Luciano Daniel Castro (born 16 March 1975) is an Argentine actor. He has worked as the lead actor in several successful telenovelas, such as Valientes, Herederos de una venganza and Sos mi hombre.

== Biography ==
He was born in the Buenos Aires, Argentina neighborhood of Villa del Parque. His father was goalkeeper of Club Atlético Chacarita Juniors. He also as a goalkeeper made the inferiors in Club Parque and in Asociación Atlético Argentinos Juniors until the Seventh Division and became pre-selected of the Argentine U20 Team.

== Career ==
Luciano Castro first worked in television in the game show Jugate Conmigo when he was aged 18, in the sketches and games, and singing songs like "Bella" and "Mía". He was initially known simply as "Luciano". He won the golden "Jugate Conmigo" award in the program. He was the lead actor of the 2007 telenovela Lalola, along with Carla Peterson. He received the Martín Fierro Award to the best actor, and the telenovela got the majority of awards, including the golden one. The next year he was the lead actor of Amanda O, along with Natalia Oreiro. This telenovela was made for internet, and summaries of it were aired weekly on television. Luciano Castro, Mariano Martínez and Gonzalo Heredia were the lead actors of the 2009 telenovela Valientes, that became the most successful telenovela of Pol-ka with an average of 27.3 rating points.
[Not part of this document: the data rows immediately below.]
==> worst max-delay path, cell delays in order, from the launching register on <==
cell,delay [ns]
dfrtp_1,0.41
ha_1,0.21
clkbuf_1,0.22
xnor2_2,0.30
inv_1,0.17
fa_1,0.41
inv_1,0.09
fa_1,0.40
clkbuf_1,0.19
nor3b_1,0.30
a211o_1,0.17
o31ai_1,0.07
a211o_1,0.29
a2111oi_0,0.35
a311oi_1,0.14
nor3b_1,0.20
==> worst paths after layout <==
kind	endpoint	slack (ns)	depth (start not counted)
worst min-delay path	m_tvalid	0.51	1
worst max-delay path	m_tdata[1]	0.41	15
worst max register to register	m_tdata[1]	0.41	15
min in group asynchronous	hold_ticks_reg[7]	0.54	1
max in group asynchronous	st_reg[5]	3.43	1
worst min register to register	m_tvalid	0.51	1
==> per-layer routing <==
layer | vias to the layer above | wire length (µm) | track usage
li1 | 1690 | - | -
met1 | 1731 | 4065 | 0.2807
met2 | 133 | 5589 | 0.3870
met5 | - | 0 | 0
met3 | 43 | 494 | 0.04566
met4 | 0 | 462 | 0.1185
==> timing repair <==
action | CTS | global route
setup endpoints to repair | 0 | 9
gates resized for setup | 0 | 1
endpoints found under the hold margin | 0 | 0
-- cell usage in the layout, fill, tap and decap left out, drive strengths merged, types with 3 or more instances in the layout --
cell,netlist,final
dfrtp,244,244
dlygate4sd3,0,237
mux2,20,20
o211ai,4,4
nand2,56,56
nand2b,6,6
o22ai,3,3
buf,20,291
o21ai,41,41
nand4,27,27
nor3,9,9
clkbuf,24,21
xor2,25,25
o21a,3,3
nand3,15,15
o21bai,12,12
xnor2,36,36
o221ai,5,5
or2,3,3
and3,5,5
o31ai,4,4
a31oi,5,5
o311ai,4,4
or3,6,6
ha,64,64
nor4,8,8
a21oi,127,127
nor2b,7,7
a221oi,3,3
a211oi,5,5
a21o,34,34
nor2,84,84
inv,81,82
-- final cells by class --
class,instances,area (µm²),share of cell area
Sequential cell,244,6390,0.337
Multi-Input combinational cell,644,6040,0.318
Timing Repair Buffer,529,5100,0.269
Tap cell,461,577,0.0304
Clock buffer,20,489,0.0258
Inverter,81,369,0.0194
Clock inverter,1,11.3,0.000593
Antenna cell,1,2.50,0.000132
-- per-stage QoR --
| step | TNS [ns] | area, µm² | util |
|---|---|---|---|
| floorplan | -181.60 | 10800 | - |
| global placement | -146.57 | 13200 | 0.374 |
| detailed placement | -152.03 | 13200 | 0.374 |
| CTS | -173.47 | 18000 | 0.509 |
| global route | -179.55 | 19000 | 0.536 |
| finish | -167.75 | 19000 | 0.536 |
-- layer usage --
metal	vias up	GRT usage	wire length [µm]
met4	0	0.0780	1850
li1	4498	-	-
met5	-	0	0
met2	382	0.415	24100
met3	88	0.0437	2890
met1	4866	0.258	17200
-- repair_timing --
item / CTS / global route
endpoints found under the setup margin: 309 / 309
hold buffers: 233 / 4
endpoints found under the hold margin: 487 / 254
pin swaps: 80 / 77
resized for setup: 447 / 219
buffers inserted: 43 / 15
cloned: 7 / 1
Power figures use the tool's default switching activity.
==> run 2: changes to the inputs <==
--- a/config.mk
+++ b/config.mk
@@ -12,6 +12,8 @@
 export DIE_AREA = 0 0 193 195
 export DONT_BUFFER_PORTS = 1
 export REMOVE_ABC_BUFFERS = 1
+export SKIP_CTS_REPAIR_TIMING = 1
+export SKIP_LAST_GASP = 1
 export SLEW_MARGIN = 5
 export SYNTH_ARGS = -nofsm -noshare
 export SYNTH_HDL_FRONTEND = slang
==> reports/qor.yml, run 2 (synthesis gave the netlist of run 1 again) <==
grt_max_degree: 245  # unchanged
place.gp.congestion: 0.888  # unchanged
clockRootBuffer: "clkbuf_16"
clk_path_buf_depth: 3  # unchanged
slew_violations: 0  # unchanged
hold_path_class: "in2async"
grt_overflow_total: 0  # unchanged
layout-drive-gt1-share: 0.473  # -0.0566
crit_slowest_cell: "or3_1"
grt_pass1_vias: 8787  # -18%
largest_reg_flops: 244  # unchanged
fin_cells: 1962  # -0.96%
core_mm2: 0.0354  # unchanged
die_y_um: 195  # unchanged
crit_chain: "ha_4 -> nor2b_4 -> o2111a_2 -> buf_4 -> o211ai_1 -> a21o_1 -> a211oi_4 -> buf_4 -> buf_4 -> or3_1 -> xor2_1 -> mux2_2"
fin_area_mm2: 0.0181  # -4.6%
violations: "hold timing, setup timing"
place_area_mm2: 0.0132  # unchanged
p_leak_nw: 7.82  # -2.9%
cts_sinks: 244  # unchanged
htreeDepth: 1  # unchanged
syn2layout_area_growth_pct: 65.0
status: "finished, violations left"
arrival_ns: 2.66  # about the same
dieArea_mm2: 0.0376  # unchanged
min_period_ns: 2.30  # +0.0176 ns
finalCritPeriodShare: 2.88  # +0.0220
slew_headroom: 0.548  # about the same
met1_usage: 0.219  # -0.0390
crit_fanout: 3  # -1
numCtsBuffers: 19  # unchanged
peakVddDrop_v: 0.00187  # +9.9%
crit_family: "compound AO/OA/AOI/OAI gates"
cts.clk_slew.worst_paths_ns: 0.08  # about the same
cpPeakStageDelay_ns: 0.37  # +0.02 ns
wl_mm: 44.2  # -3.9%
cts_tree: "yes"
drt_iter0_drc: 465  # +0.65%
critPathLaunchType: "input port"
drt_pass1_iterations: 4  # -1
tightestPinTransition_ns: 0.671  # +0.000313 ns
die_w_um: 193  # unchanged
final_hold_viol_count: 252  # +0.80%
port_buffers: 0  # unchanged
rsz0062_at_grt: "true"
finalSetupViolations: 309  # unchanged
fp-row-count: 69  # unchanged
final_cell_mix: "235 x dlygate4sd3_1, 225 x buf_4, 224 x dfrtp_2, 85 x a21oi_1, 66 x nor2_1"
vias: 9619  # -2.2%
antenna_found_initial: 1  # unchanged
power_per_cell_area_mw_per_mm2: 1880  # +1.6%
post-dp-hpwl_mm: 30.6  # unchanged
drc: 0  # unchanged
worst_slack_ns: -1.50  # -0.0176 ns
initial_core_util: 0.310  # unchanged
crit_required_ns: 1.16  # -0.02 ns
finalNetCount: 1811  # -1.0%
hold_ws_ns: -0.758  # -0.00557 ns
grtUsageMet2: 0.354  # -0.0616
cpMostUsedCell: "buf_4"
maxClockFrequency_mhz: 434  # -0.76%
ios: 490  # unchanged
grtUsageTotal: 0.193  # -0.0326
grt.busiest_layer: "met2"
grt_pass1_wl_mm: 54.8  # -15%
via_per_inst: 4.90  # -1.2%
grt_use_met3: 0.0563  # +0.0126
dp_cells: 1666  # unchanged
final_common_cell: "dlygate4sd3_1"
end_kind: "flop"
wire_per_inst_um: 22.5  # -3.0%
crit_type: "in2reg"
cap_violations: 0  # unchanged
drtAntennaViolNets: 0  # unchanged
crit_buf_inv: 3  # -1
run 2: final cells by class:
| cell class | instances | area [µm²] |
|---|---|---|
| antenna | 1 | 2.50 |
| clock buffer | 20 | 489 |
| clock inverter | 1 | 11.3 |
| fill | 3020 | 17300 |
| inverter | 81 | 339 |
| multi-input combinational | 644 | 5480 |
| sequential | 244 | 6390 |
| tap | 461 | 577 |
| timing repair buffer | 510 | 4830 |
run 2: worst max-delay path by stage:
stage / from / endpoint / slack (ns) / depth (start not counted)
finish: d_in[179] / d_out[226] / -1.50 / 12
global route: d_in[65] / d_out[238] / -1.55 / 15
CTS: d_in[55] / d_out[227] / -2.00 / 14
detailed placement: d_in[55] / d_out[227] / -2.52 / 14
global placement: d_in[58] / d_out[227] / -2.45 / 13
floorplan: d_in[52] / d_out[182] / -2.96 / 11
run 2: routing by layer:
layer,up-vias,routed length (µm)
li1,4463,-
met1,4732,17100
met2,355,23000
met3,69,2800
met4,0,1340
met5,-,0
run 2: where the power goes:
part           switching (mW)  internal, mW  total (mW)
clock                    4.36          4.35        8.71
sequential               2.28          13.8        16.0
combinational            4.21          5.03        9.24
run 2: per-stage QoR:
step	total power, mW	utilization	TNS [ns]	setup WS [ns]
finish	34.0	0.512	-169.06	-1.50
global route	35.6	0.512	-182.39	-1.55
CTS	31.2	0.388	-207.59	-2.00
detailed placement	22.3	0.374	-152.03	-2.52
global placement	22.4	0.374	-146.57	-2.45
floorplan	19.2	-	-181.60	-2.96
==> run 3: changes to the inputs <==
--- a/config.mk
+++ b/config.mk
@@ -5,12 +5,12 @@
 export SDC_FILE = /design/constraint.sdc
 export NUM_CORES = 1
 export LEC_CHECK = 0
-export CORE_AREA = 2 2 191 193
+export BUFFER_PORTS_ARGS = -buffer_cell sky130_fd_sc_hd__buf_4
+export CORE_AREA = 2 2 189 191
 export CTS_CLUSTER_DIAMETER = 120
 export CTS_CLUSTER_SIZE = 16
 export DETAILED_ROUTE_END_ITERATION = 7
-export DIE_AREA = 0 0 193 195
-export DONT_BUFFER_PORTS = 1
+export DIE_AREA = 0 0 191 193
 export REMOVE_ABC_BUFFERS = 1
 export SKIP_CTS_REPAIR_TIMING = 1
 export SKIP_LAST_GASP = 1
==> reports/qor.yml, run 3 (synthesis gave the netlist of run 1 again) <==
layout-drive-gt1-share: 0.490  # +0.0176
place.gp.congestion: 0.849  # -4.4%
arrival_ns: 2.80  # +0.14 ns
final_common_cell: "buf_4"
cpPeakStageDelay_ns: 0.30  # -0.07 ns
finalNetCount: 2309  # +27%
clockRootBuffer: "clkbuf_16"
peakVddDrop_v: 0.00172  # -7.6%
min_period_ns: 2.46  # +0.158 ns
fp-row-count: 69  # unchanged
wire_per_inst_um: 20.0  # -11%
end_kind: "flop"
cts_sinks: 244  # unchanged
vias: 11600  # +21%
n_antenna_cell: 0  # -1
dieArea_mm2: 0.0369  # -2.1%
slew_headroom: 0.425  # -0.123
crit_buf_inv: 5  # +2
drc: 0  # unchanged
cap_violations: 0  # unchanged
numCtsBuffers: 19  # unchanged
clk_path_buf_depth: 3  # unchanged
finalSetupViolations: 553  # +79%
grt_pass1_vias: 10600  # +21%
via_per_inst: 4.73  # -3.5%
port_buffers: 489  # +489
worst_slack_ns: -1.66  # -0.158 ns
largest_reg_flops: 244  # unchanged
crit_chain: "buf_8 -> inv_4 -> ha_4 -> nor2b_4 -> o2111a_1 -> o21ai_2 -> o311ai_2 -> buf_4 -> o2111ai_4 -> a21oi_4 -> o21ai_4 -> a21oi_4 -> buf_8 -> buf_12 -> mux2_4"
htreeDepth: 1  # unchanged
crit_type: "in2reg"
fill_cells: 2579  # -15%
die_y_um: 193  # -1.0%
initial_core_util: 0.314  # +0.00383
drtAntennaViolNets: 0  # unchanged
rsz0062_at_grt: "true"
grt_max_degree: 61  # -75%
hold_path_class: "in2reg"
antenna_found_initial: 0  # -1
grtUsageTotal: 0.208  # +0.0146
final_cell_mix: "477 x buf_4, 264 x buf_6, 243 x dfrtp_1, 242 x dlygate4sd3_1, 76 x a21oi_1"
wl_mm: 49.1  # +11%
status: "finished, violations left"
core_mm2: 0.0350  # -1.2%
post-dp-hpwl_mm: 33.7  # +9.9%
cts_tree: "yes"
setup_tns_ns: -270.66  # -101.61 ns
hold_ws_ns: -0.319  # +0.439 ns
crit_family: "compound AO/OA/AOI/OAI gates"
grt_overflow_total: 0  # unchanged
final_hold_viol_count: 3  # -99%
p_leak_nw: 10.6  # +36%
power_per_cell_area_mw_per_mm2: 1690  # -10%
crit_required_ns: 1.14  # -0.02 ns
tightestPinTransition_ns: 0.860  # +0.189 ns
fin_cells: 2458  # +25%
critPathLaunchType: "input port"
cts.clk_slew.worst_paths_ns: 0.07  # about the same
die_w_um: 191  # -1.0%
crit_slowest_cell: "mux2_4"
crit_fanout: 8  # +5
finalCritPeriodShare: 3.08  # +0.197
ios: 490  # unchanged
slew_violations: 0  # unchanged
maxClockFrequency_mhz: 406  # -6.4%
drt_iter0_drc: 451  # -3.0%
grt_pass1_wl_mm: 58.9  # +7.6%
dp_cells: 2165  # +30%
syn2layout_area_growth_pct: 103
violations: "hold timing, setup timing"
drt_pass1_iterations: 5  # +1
Initially, Castro did not like the idea, but producer Adrián Suar convinced him to work in the telenovela. The format of three lead actors and three lead actresses was similar to the one used in the Colombian Pasión De Gavilanes. He worked in the 2011 telenovela Herederos de una venganza, with the actress Romina Gaetani. This telenovela was shot in a filming set in Pilar. Lobo, a 2012 telenovela starred by Gonzalo Heredia, was cancelled after a short time because of its low ratings. Luciano Castro was called to make a new telenovela to replace it, Sos mi hombre. He was reluctant to do that, as he is a friend of Heredia and had other projects, but his contract gave priority to the works with Pol-Ka.

Since September 2022, Castro began to star in the series El buen retiro, where he also appeared in full frontal nude scenes.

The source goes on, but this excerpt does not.